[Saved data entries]
== Segment start ==
From an optimization exercise on the open Yosys and OpenROAD flow, aimed at small area and a short achievable clock period; shortcuts taken in it are not production practice.
The RTL was checked by simulation tests, not by an equivalence proof against the original design.

--- design.v ---
module fsk_cordic (
    input  wire signed [16:0] re,
    input  wire signed [16:0] im,
    output wire signed [15:0] angle
);
    localparam integer XW = 19;
    localparam integer ITER = 14;
    function automatic signed [15:0] atan_tab(input integer i);
        case (i)
            0:  atan_tab = 16'sd4096;
            1:  atan_tab = 16'sd2418;
            2:  atan_tab = 16'sd1278;
            3:  atan_tab = 16'sd649;
            4:  atan_tab = 16'sd326;
            5:  atan_tab = 16'sd163;
            6:  atan_tab = 16'sd81;
            7:  atan_tab = 16'sd41;
            8:  atan_tab = 16'sd20;
            9:  atan_tab = 16'sd10;
            10: atan_tab = 16'sd5;
            11: atan_tab = 16'sd3;
            12: atan_tab = 16'sd1;
            13: atan_tab = 16'sd1;
            default: atan_tab = 16'sd0;
        endcase
    endfunction
    reg signed [XW-1:0] x [0:ITER];
    reg signed [XW-1:0] y [0:ITER];
    reg signed [15:0]   z [0:ITER];
    wire signed [XW-1:0] re_w = re;
    wire signed [XW-1:0] im_w = im;
    integer i;
    always @(*) begin
        if (!re_w[XW-1]) begin
            x[0] = re_w;  y[0] = im_w;  z[0] = 16'sd0;
        end else if (!im_w[XW-1]) begin
            x[0] = im_w;  y[0] = -re_w; z[0] = 16'sd8192;
        end else begin
            x[0] = -im_w; y[0] = re_w;  z[0] = -16'sd8192;
        end
        for (i = 0; i < ITER; i = i + 1) begin
            if (!y[i][XW-1]) begin
                x[i+1] = x[i] + (y[i] >>> i);
                y[i+1] = y[i] - (x[i] >>> i);
                z[i+1] = z[i] + atan_tab(i);
            end else begin
                x[i+1] = x[i] - (y[i] >>> i);
                y[i+1] = y[i] + (x[i] >>> i);
                z[i+1] = z[i] - atan_tab(i);
            end
        end
    end
    assign angle = z[ITER];
endmodule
== Segment end ==
▸ Task description: Write out, exactly as shown, only the lines running from the one that contains "z[i+1] = z[i] + atan_tab(i);" to the last line above.

▸ Response:
                z[i+1] = z[i] + atan_tab(i);
            end else begin
                x[i+1] = x[i] - (y[i] >>> i);
                y[i+1] = y[i] + (x[i] >>> i);
                z[i+1] = z[i] - atan_tab(i);
            end
        end
    end
    assign angle = z[ITER];
endmodule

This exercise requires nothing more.